(Records for this exercise)
$ cat config.mk
export PLATFORM = sky130hd
export DESIGN_NAME = mc_acc_core
export DESIGN_NICKNAME = d
export VERILOG_FILES = /design/src/rtl/mc_core_pkg.sv /design/src/rtl/mc_reg_file.sv /design/src/rtl/mc_acc_core.sv
export SDC_FILE = /design/constraint.sdc
export NUM_CORES = 1
export LEC_CHECK = 0
export CAP_MARGIN = 0
export CELL_PAD_IN_SITES_DETAIL_PLACEMENT = 0
export CELL_PAD_IN_SITES_GLOBAL_PLACEMENT = 2
export CORE_AREA = 3 3 190 192
export DETAILED_ROUTE_END_ITERATION = 10
export DIE_AREA = 0 0 193 195
export GPL_TIMING_DRIVEN = 1
export MAX_ROUTING_LAYER = met4
export PLACE_DENSITY = 0.88
export REMOVE_ABC_BUFFERS = 1
export SYNTH_ARGS = -nofsm -noshare
export SYNTH_HDL_FRONTEND = slang
export SYNTH_SLANG_ARGS = --single-unit
$ cat constraint.sdc
create_clock -name clk -period 9.8 [get_ports clk]
set_input_delay 1.47 -clock clk [delete_from_list [all_inputs] [get_ports clk]]
set_output_delay 1.47 -clock clk [all_outputs]
set_load 0.005 [all_outputs]
$ cat src/rtl/mc_core_pkg.sv
// Shared types for the multi-cycle accumulator core: opcodes, FSM states and
// the immediate sign-extension helper.
package mc_core_pkg;

  localparam int OP_W   = 4;
  localparam int SEXT_W = 64;

  typedef enum logic [OP_W-1:0] {
    OP_LDA  = 4'h0, OP_STA  = 4'h1, OP_JMP  = 4'h2, OP_JZ   = 4'h3,
    OP_ADD  = 4'h4, OP_SUB  = 4'h5, OP_AND  = 4'h6, OP_OR   = 4'h7,
    OP_NOT  = 4'h8, OP_MVTO = 4'h9, OP_MVFR = 4'hA, OP_ADDR = 4'hB,
    OP_ADDI = 4'hC, OP_NOP  = 4'hD, OP_HALT = 4'hE, OP_ILL  = 4'hF
  } opcode_e;

  typedef enum logic [2:0] {
    ST_FETCH, ST_DECODE, ST_MEM_RD, ST_MEM_WR, ST_HALT
  } state_e;

  // Sign-extend the low w bits of v to SEXT_W bits; callers truncate.
  function automatic logic [SEXT_W-1:0] sext(input logic [SEXT_W-1:0] v, input int w);
    logic [SEXT_W-1:0] hi;
    hi = {SEXT_W{1'b1}} << w;
    return (|(v & (hi >> 1) & ~hi)) ? (v | hi) : (v & ~hi);
  endfunction

endpackage

$ cat src/rtl/mc_reg_file.sv
// REG_CNT x DATA_W register file: one sync write port, one comb read port,
// R0 (the accumulator) always visible on acc.
module mc_reg_file #(
  parameter int DATA_W  = 16,
  parameter int REG_CNT = 8
) (
  input  logic                       clk,
  input  logic                       rst,
  input  logic                       we,
  input  logic [$clog2(REG_CNT)-1:0] waddr,
  input  logic [DATA_W-1:0]          wdata,
  input  logic [$clog2(REG_CNT)-1:0] raddr,
  output logic [DATA_W-1:0]          rdata,
  output logic [DATA_W-1:0]          acc
);

  logic [REG_CNT-1:0][DATA_W-1:0] regs;

  always_ff @(posedge clk) begin
    if (rst)     regs        <= '0;
    else if (we) regs[waddr] <= wdata;
  end

  assign rdata = regs[raddr];
  assign acc   = regs[0];

endmodule

$ cat src/rtl/mc_acc_core.sv
// Multi-cycle accumulator core: FETCH/DECODE/MEM_RD/MEM_WR/HALT control over a
// req/ack memory port with arbitrary wait states; R0 is the accumulator.
module mc_acc_core
  import mc_core_pkg::*;
#(
  parameter int                      DATA_W   = 16,
  parameter int                      REG_CNT  = 8,
  parameter logic [DATA_W-OP_W-1:0]  RESET_PC = '0,
  parameter int                      CNT_W    = 32,
  localparam int                     ADDR_W   = DATA_W - OP_W
) (
  input  logic              clk,
  input  logic              rst,
  output logic              mem_req,
  output logic              mem_we,
  output logic [ADDR_W-1:0] mem_addr,
  output logic [DATA_W-1:0] mem_wdata,
  input  logic [DATA_W-1:0] mem_rdata,
  input  logic              mem_ack,
  output logic [ADDR_W-1:0] pc,
  output logic [DATA_W-1:0] ir,
  output logic [DATA_W-1:0] acc,
  output logic              halted,
  output logic              illegal,
  output logic [CNT_W-1:0]  retired
);

  localparam int IDX_W = $clog2(REG_CNT);

  state_e              state;
  opcode_e             op;
  logic [ADDR_W-1:0]   operand;
  logic [DATA_W-1:0]   imm, ri, rf_wdata;
  logic [IDX_W-1:0]    rf_waddr;
  logic                rf_we, xfer;

  assign op      = opcode_e'(ir[DATA_W-1 -: OP_W]);
  assign operand = ir[ADDR_W-1:0];
  assign imm     = DATA_W'(sext(SEXT_W'(operand), ADDR_W));
  assign xfer    = mem_req && mem_ack;

  mc_reg_file #(.DATA_W(DATA_W), .REG_CNT(REG_CNT)) u_rf (
    .clk   (clk),
    .rst   (rst),
    .we    (rf_we),
    .waddr (rf_waddr),
    .wdata (rf_wdata),
    .raddr (operand[IDX_W-1:0]),
    .rdata (ri),
    .acc   (acc)
  );

  // Register ops write in DECODE; memory reads write R0 on the ack edge.
  always_comb begin
    rf_we    = 1'b0;
    rf_waddr = '0;
    rf_wdata = acc;
    if (state == ST_DECODE) begin
      case (op)
        OP_NOT:  begin rf_we = 1'b1; rf_wdata = ~acc;       end
        OP_MVTO: begin rf_we = 1'b1; rf_waddr = operand[IDX_W-1:0]; end
        OP_MVFR: begin rf_we = 1'b1; rf_wdata = ri;         end
        OP_ADDR: begin rf_we = 1'b1; rf_wdata = acc + ri;   end
        OP_ADDI: begin rf_we = 1'b1; rf_wdata = acc + imm;  end
        default: ;
      endcase
    end else if (state == ST_MEM_RD && xfer) begin
      rf_we = 1'b1;
      case (op)
        OP_ADD:  rf_wdata = acc + mem_rdata;
        OP_SUB:  rf_wdata = acc - mem_rdata;
        OP_AND:  rf_wdata = acc & mem_rdata;
        OP_OR:   rf_wdata = acc | mem_rdata;
        default: rf_wdata = mem_rdata;
      endcase
    end
  end

  // A state entered with mem_req low spends one idle cycle raising it; only
  // DECODE->FETCH raises it directly, since DECODE is itself an idle cycle.
  always_ff @(posedge clk) begin
    if (rst) begin
      state     <= ST_FETCH;
      pc        <= RESET_PC;
      ir        <= '0;
      mem_req   <= 1'b0;
      mem_we    <= 1'b0;
      mem_addr  <= '0;
      mem_wdata <= '0;
      halted    <= 1'b0;
      illegal   <= 1'b0;
      retired   <= '0;
    end else begin
      case (state)
        ST_FETCH: begin
          if (!mem_req) begin
            mem_req  <= 1'b1;
            mem_we   <= 1'b0;
            mem_addr <= pc;
          end else if (mem_ack) begin
            mem_req <= 1'b0;
            ir      <= mem_rdata;
            pc      <= pc + 1'b1;
            state   <= ST_DECODE;
          end
        end
        ST_DECODE: begin
          case (op)
            OP_LDA, OP_ADD, OP_SUB, OP_AND, OP_OR: state <= ST_MEM_RD;
            OP_STA:  state <= ST_MEM_WR;
            OP_HALT: begin state <= ST_HALT; halted <= 1'b1; end
            OP_ILL:  begin state <= ST_HALT; halted <= 1'b1; illegal <= 1'b1; end
            default: begin
              state   <= ST_FETCH;
              retired <= retired + 1'b1;
              mem_req <= 1'b1;
              mem_we  <= 1'b0;
              if (op == OP_JMP || (op == OP_JZ && acc == '0)) begin
                pc       <= operand;
                mem_addr <= operand;
              end else begin
                mem_addr <= pc;
              end
            end
          endcase
        end
        ST_MEM_RD, ST_MEM_WR: begin
          if (!mem_req) begin
            mem_req   <= 1'b1;
            mem_we    <= (state == ST_MEM_WR);
            mem_addr  <= operand;
            mem_wdata <= acc;
          end else if (mem_ack) begin
            mem_req <= 1'b0;
            mem_we  <= 1'b0;
            state   <= ST_FETCH;
            retired <= retired + 1'b1;
          end
        end
        default: mem_req <= 1'b0;
      endcase
    end
  end

endmodule

==> impl_metrics.csv <==
group,metric,value,unit
logic_synthesis,synth_ff_type,"dfxtp_1",
drt,routedWlPerCell,20.6,um
place,dp.cells,2037,
logic_synthesis,synth-edff-count,0,
cts,path_clk_slew,0.06,ns
global_route,grt_max_degree,76,
power_and_ir_drop,switching_share,27.7,%
critical_path,crit_family,"compound AO/OA/AOI/OAI gates",
layout,design_area,0.0151,mm^2
critical_path,critPathRequiredTime,10.18,ns
timing,min_period,4.93,ns
timing,finalHoldViolCount,0,
global_route,track_usage,23.2,%
timing,rsz0062_at_grt,"false",
critical_path,critical-path-slowest-cell,"buf_4",
flow_run,cap_viol_max_count,0,
cts,htreeDepth,1,
power_and_ir_drop,p_comb_share,14.2,%
drt,num_vias,11800,
floorplanning,dieArea,0.0376,mm^2
layout,fillers,3501,
cts,cts_sinks,223,
logic_synthesis,yosys.cell_count.top_type,"dfxtp_1",
logic_synthesis,synth_top_area_share,34.9,%
logic_synthesis,yosys_warnings,0,
floorplanning,die_w,193,um
layout,utilization,43.7,%
power_and_ir_drop,internal_power,0.00168,W
timing,relSlewSlack,19.4,%
logic_synthesis,syn-cell-area,0.0128,mm^2
drt,drc_errors,0,
power_and_ir_drop,seqPwrFrac,41.6,%
layout,diodes,0,
critical_path,worstPathArrival,5.31,ns
critical_path,critPathBufInv,1,
global_route,grt_first_pass_wirelength,66800,um
critical_path,cpMostUsedCell,"a21oi_1",
layout,layout.cells.non_filler,2087,
cts,cts_made_buffers,27,
cts,cts-hold-fix-buffers,0,
timing,hold_slack,0.449,ns
power_and_ir_drop,vdd_drop_max,191,uV
cts,clock_latency,0.55,ns
place,place_hpwl,29600,um
critical_path,critPathKind,"register to register",
timing,slew_viol_final,0,
min_path,hp-class,"register to register",
logic_synthesis,netlist_top_cells_count,"223 x dfxtp_1, 211 x nand2_1, 192 x nor2_1, 160 x a21oi_1, 82 x o21ai_0",
place,placed_area,0.0142,mm^2
layout,nets,1667,
critical_path,critical_path_peak_fanout,40,
timing,finalSetupViolCount,0,
critical_path,worst_path_largest_cell_delay,0.64,ns
global_route,antenna_found_initial,0,
timing,fin_crit_sh,50.3,%
logic_synthesis,async_flop_share,0,%
drt,vias_per_cell,5.66,
floorplanning,io_pins,127,
critical_path,endpoint_kind,"register",
place,numPortBuffers,126,
cts,clock_path_buffers,3,
power_and_ir_drop,switchingPower,0.000643,W
power_and_ir_drop,leakage,5.31,nW
logic_synthesis,yosysUniqueCellTypes,92,
drt,first_pass_iters,8,
logic_synthesis,synth_area_leaders,"dfxtp_1 35%, a21oi_1 6.3%, nand2_1 6.2%, nor2_1 5.6%, mux4_2 5.5%",
status,status,"finished, final reports clean",
power_and_ir_drop,pwr-share-clk,44.3,%
cts,post_cts_resize_count,0,
drt,antenna_left,0,
logic_synthesis,synth_seq_cells,223,
logic_synthesis,yosysSeqAreaShare,34.9,%
place,gp_congestion,0.946,
layout,drive_gt1_share,9.44,%
floorplanning,core_area,0.0345,mm^2
drt,drt_iter0_markers,1102,
cts,cts_tree,"built",
floorplanning,row_count,68,
logic_synthesis,avgSynthCellArea,8.22,um^2
timing,skew,0.0133,ns
timing,setup_tns,0,ns
global_route,grt_pass1_vias,11300,
logic_synthesis,synth_top_area_cell,"dfxtp_1",
global_route,grt_overflow_total,0,
power_and_ir_drop,power.density,154,mW/mm^2
floorplanning,fp.dieH,195,um
floorplanning,start_util,37.0,%
timing,worst_pin_slew,1.20,ns
timing,fmax,203,MHz
logic_synthesis,synthCells,1556,
critical_path,worst_setup_path_start_kind,"register",
drt,wl,43100,um
layout,synthToLayoutAreaGrowth,18.0,%
critical_path,path_cells,"buf_4 -> mux4_2 -> mux2i_1 -> a21oi_1 -> fa_1 -> a21o_1 -> a221oi_2 -> o221ai_1 -> a21oi_1 -> o21ai_0 -> xor2_1 -> a31oi_4 -> a211oi_1",
cts,cts_setup_buffers,0,
cts,cts_root_buf,"clkbuf_16",
layout,multi_input_area,0.00762,mm^2
layout,seq_area,0.00447,mm^2
==> state kept, by name, summed over array words and instances (netlist names) <==
name,flops
retired,32
halted,1
mem_addr,12
mem_req,1
ir,16
mem_we,1
u_rf.acc,16
illegal,1
u_rf.regs,112
pc,12
state,3
mem_wdata,16
==> worst register-to-register path: stages (launching register included) <==
cell and delay [ns]:
dfxtp_2 0.58, buf_4 0.64, mux4_2 0.63, mux2i_1 0.39, a21oi_1 0.20, fa_1 0.47, a21o_1 0.20, a221oi_2 0.32
o221ai_1 0.26, a21oi_1 0.27, o21ai_0 0.13, xor2_1 0.18, a31oi_4 0.36, a211oi_1 0.14
==> final timing paths <==
check	start	endpoint	slack, ns	depth (start not counted)
setup / recovery	ir[1]	u_rf.regs[78]	4.87	13
hold reg to reg	u_rf.regs[73]	u_rf.regs[73]	0.45	2
setup reg to reg	ir[1]	u_rf.regs[78]	4.87	13
hold / removal	u_rf.regs[73]	u_rf.regs[73]	0.45	2
==> final cells by class <==
type                            count  area share [%]
Sequential cell                   223            29.6
Inverter                           21           0.522
Timing Repair Buffer              149            9.51
Clock inverter                      9           0.788
Tap cell                          455            3.77
Clock buffer                       41            5.36
Multi-Input combinational cell   1189            50.5
==> power by group through the flow <==
stage / logic (W) / clock network (W) / registers, W
after global placement: 0.000326 / 0 / 0.000983
after detailed placement: 0.000326 / 0 / 0.000984
after CTS: 0.000327 / 0.00105 / 0.000964
final: 0.000328 / 0.00103 / 0.000964
after global routing: 0.000360 / 0.00108 / 0.000966
after floorplan: 0.000181 / 0 / 0.000976
==> cell families (layout without fill, tap and decap cells) <==
kind of cell / after synthesis / in the layout / share of synthesized area [%]
simple gates: 599 / 599 / 21.3
compound gates: 421 / 421 / 21.5
flops: 223 / 223 / 34.9
buf+inv: 144 / 220 / 5.65
mux: 71 / 71 / 8.74
xor+xnor: 60 / 60 / 4.11
fa+ha+maj: 38 / 38 / 3.81
==> per-stage QoR <==
step,setup slack [ns],total power [W]
6_report,4.87,0.00232
3_3_place_gp,4.67,0.00131
5_1_grt,4.57,0.00241
2_1_floorplan,4.96,0.00116
3_5_place_dp,4.65,0.00131
4_1_cts,4.89,0.00234
==> metal layers <==
| metal | vias up | GRT usage, % | part of all wire [%] | wire length (um) |
|---|---|---|---|---|
| met4 | 0 | 6.96 | 3.3 | 1410 |
| met3 | 78 | 3.11 | 6.8 | 2930 |
| met5 | - | - | 0 | 0 |
| met2 | 383 | 36.3 | 46 | 19700 |
| met1 | 5679 | 31.2 | 44 | 19100 |
| li1 | 5665 | - | - | - |
==> layout by cell type, fill, tap and decap left out, types with 7 or more instances in the layout <==
cell / count
a21o_1: 12
o21ai_0: 82
nor3_1: 33
a211oi_2: 10
and2_1: 8
mux2i_1: 37
nand3_1: 58
nor2_1: 191
or3_1: 12
buf_4: 23
a21oi_1: 160
a22oi_1: 7
nand4_1: 10
xnor2_1: 28
ha_1: 35
clkbuf_8: 8
nor2b_1: 7
inv_1: 19
a31oi_1: 13
xor2_1: 32
o22ai_1: 11
nand2b_1: 17
clkbuf_16: 27
a211oi_1: 37
nand2_1: 211
and3_1: 17
o211ai_1: 12
clkdlybuf4s50_1: 125
mux4_2: 31
o21ai_1: 7
o221ai_1: 10
dfxtp_1: 221
No activity file was read; power rests on OpenSTA's default activity.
(End Records for this exercise)
### Problem to work on
Keep both end lines and retype everything in the records above from the line containing "visible on acc." through the line containing "module mc_acc_core", exactly, with nothing else.

### Answer area
// R0 (the accumulator) always visible on acc.
module mc_reg_file #(
  parameter int DATA_W  = 16,
  parameter int REG_CNT = 8
) (
  input  logic                       clk,
  input  logic                       rst,
  input  logic                       we,
  input  logic [$clog2(REG_CNT)-1:0] waddr,
  input  logic [DATA_W-1:0]          wdata,
  input  logic [$clog2(REG_CNT)-1:0] raddr,
  output logic [DATA_W-1:0]          rdata,
  output logic [DATA_W-1:0]          acc
);

  logic [REG_CNT-1:0][DATA_W-1:0] regs;

  always_ff @(posedge clk) begin
    if (rst)     regs        <= '0;
    else if (we) regs[waddr] <= wdata;
  end

  assign rdata = regs[raddr];
  assign acc   = regs[0];

endmodule

$ cat src/rtl/mc_acc_core.sv
// Multi-cycle accumulator core: FETCH/DECODE/MEM_RD/MEM_WR/HALT control over a
// req/ack memory port with arbitrary wait states; R0 is the accumulator.
module mc_acc_core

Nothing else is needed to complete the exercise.